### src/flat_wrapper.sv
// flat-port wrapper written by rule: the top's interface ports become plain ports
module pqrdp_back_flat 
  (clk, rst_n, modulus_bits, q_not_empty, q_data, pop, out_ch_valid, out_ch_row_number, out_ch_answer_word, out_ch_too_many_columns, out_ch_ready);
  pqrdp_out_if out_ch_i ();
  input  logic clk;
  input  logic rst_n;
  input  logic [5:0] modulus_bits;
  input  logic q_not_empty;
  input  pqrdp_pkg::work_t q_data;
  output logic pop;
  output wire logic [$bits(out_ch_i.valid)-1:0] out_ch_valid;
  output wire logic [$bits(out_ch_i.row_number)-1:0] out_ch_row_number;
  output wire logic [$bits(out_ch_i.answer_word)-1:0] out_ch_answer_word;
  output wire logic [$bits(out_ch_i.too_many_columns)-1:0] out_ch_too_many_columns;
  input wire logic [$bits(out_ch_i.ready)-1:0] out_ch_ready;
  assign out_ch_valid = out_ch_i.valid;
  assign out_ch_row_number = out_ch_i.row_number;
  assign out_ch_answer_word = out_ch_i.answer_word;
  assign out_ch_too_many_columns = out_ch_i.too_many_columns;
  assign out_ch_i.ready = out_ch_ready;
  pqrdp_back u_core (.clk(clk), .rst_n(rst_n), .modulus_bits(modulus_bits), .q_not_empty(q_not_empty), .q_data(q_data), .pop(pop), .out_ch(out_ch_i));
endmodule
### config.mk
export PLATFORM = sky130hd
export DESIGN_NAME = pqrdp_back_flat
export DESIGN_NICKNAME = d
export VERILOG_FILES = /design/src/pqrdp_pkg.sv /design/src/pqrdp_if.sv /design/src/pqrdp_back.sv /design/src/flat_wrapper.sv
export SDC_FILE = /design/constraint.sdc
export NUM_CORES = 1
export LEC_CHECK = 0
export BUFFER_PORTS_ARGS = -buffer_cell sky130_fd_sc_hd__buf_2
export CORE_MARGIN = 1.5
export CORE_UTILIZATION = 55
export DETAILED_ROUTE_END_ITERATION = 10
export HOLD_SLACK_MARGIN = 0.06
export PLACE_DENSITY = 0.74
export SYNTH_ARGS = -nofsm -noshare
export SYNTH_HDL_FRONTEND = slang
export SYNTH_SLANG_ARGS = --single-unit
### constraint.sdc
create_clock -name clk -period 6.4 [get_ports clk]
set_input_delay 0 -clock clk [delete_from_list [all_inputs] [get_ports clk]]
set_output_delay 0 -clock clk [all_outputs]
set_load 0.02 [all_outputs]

· · · ·

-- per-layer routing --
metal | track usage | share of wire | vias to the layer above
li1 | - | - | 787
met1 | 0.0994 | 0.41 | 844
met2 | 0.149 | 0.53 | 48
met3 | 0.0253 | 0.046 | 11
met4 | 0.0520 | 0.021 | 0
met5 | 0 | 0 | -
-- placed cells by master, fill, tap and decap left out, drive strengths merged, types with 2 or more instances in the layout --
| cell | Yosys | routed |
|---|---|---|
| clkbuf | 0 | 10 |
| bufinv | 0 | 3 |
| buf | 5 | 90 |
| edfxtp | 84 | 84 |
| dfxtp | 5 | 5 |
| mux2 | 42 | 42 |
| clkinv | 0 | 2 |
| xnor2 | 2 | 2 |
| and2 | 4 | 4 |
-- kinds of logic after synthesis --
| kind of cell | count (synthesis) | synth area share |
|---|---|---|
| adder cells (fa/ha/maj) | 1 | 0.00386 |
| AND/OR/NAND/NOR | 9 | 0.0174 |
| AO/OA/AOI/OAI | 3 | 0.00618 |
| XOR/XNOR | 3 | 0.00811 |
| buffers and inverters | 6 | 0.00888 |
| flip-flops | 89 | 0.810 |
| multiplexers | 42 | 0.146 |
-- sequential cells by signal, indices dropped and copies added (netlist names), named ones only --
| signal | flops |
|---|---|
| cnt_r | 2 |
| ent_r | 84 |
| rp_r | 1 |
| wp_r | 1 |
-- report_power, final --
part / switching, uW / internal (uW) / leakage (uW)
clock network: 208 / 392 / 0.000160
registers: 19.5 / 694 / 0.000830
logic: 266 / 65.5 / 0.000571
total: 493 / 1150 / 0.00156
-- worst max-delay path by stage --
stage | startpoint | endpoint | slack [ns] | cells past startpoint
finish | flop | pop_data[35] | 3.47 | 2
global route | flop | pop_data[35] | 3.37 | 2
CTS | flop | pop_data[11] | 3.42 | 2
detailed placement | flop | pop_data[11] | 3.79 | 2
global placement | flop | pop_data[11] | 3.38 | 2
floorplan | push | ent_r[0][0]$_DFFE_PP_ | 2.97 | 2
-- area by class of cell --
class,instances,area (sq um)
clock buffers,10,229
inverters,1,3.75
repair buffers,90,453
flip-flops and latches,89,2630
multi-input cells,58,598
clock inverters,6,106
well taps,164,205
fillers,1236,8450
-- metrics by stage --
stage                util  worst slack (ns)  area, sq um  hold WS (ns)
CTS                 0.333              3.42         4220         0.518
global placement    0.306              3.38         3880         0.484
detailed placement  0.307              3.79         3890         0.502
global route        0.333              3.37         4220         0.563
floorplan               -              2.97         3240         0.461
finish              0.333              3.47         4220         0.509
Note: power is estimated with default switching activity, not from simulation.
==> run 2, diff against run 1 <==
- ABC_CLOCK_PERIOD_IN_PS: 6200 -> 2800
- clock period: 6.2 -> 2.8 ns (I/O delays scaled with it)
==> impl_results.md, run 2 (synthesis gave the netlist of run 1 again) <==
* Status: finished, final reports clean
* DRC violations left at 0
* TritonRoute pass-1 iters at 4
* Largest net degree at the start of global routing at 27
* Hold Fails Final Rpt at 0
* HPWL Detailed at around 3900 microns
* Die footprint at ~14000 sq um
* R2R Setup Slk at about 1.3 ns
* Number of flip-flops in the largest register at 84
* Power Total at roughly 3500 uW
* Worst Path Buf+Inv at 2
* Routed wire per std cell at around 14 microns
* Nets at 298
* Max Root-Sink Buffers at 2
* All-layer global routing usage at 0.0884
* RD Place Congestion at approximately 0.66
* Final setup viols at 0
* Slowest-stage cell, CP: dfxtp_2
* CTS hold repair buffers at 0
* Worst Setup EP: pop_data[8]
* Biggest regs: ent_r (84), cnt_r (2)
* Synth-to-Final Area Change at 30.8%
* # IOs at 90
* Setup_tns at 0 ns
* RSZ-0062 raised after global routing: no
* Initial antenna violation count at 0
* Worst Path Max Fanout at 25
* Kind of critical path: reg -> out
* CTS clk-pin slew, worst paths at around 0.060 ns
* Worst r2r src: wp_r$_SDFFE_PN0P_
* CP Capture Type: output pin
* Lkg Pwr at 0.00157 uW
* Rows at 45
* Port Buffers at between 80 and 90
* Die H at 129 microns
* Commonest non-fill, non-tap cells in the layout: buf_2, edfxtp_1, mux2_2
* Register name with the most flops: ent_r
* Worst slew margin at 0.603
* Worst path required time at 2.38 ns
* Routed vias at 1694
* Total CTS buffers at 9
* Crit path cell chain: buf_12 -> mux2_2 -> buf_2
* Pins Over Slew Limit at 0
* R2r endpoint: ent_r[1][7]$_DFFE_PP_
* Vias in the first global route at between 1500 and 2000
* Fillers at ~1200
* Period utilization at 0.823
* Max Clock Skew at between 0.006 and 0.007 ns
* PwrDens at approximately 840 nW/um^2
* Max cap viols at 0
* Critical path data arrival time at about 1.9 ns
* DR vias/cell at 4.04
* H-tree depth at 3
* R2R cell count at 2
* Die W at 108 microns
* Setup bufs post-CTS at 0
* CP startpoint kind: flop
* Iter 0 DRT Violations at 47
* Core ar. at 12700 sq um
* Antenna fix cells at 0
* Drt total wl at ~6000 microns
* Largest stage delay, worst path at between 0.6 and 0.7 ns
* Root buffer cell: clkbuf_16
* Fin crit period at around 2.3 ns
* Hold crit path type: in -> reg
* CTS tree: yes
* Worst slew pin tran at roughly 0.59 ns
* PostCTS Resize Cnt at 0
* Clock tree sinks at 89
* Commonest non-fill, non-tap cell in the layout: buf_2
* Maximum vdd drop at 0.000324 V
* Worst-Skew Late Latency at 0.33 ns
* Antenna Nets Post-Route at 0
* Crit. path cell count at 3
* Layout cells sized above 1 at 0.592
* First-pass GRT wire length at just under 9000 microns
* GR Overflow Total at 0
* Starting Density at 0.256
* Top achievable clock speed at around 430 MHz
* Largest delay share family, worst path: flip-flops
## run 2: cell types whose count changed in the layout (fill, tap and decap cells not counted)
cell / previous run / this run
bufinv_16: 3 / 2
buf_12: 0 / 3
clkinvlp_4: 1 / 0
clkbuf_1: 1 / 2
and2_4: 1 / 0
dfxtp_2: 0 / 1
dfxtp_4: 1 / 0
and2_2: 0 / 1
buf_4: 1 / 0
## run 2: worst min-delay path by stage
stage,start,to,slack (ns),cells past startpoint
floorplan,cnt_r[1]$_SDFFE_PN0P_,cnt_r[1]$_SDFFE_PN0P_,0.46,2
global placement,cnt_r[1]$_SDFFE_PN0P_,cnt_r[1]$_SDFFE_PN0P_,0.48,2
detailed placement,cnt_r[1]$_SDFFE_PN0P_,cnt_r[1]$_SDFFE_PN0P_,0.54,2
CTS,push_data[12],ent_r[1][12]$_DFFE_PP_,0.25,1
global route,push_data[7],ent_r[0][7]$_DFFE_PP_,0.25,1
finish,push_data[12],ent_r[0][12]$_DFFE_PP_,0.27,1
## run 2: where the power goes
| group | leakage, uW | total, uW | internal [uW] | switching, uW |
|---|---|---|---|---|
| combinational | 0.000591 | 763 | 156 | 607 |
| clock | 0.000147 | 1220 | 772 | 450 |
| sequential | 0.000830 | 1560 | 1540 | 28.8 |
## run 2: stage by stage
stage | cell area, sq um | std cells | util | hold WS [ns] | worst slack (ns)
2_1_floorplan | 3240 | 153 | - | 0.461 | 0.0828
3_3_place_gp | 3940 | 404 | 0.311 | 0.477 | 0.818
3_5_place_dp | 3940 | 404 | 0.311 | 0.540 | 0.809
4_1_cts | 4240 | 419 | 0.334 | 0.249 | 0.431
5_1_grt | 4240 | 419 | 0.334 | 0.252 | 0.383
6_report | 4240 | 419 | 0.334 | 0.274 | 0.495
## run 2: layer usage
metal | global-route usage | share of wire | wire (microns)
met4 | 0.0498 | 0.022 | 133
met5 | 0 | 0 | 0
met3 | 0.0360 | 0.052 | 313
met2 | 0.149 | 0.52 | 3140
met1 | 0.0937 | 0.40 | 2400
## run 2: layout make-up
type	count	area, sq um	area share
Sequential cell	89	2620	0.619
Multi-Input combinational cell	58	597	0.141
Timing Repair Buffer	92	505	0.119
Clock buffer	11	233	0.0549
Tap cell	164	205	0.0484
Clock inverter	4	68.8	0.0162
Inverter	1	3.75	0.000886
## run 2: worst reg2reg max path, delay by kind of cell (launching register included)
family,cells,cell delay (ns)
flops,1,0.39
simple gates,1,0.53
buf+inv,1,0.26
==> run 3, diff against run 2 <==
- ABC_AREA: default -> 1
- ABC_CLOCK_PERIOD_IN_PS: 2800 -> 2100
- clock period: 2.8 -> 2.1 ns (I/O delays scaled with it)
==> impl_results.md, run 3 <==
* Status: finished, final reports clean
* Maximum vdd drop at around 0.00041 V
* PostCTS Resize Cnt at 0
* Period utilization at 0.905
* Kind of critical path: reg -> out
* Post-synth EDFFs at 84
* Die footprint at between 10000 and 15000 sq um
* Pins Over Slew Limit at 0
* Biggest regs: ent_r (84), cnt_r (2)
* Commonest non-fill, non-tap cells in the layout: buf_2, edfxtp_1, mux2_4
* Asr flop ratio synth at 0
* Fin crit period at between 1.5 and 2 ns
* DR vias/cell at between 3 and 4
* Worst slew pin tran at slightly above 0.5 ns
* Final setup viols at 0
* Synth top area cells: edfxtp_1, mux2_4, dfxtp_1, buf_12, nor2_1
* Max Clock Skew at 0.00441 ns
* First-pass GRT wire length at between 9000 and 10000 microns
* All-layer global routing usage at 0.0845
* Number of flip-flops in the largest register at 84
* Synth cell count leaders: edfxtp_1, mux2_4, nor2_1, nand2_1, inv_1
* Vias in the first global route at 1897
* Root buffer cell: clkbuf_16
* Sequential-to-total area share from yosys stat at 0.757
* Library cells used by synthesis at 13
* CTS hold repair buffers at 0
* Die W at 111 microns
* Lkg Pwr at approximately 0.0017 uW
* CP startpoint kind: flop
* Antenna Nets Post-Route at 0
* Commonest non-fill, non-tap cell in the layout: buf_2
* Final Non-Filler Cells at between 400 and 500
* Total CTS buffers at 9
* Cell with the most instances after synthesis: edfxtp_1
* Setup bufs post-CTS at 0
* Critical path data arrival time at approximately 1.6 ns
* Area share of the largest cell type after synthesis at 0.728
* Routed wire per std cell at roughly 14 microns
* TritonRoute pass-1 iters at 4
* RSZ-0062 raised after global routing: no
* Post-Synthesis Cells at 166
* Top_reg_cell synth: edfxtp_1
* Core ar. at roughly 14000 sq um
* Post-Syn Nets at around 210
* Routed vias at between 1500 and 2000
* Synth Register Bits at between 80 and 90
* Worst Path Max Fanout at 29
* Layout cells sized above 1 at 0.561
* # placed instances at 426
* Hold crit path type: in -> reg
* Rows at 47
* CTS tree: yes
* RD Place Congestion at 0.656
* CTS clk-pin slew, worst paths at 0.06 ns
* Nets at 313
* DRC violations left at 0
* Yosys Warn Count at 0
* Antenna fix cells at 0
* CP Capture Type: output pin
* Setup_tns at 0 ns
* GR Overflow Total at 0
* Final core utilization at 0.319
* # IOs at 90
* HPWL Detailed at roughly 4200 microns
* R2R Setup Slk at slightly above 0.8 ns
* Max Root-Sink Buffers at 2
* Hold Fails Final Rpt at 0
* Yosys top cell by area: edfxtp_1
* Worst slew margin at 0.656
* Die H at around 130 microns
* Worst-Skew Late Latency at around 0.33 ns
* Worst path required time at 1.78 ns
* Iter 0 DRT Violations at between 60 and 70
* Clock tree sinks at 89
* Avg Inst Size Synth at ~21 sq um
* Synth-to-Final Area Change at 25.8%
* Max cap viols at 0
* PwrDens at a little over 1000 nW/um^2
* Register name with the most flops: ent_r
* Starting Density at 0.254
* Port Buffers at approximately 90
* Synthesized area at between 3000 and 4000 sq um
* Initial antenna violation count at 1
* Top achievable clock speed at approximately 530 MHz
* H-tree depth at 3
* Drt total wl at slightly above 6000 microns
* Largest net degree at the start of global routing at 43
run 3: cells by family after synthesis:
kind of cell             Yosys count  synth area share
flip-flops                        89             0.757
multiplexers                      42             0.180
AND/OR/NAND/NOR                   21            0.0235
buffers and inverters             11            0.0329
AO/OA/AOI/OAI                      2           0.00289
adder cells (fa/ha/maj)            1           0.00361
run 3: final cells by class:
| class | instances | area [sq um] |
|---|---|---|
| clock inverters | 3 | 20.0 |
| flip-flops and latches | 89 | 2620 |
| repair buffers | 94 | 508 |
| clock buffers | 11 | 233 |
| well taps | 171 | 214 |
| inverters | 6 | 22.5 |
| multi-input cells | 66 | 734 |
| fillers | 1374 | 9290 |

· · · ·

:: What you will do ::
Transcribe the records above from the line holding "-- per-layer routing" down to the line holding "total: 493 / 1150 / 0.00156", inclusive, without adding anything.

:: Task response ::
-- per-layer routing --
metal | track usage | share of wire | vias to the layer above
li1 | - | - | 787
met1 | 0.0994 | 0.41 | 844
met2 | 0.149 | 0.53 | 48
met3 | 0.0253 | 0.046 | 11
met4 | 0.0520 | 0.021 | 0
met5 | 0 | 0 | -
-- placed cells by master, fill, tap and decap left out, drive strengths merged, types with 2 or more instances in the layout --
| cell | Yosys | routed |
|---|---|---|
| clkbuf | 0 | 10 |
| bufinv | 0 | 3 |
| buf | 5 | 90 |
| edfxtp | 84 | 84 |
| dfxtp | 5 | 5 |
| mux2 | 42 | 42 |
| clkinv | 0 | 2 |
| xnor2 | 2 | 2 |
| and2 | 4 | 4 |
-- kinds of logic after synthesis --
| kind of cell | count (synthesis) | synth area share |
|---|---|---|
| adder cells (fa/ha/maj) | 1 | 0.00386 |
| AND/OR/NAND/NOR | 9 | 0.0174 |
| AO/OA/AOI/OAI | 3 | 0.00618 |
| XOR/XNOR | 3 | 0.00811 |
| buffers and inverters | 6 | 0.00888 |
| flip-flops | 89 | 0.810 |
| multiplexers | 42 | 0.146 |
-- sequential cells by signal, indices dropped and copies added (netlist names), named ones only --
| signal | flops |
|---|---|
| cnt_r | 2 |
| ent_r | 84 |
| rp_r | 1 |
| wp_r | 1 |
-- report_power, final --
part / switching, uW / internal (uW) / leakage (uW)
clock network: 208 / 392 / 0.000160
registers: 19.5 / 694 / 0.000830
logic: 266 / 65.5 / 0.000571
total: 493 / 1150 / 0.00156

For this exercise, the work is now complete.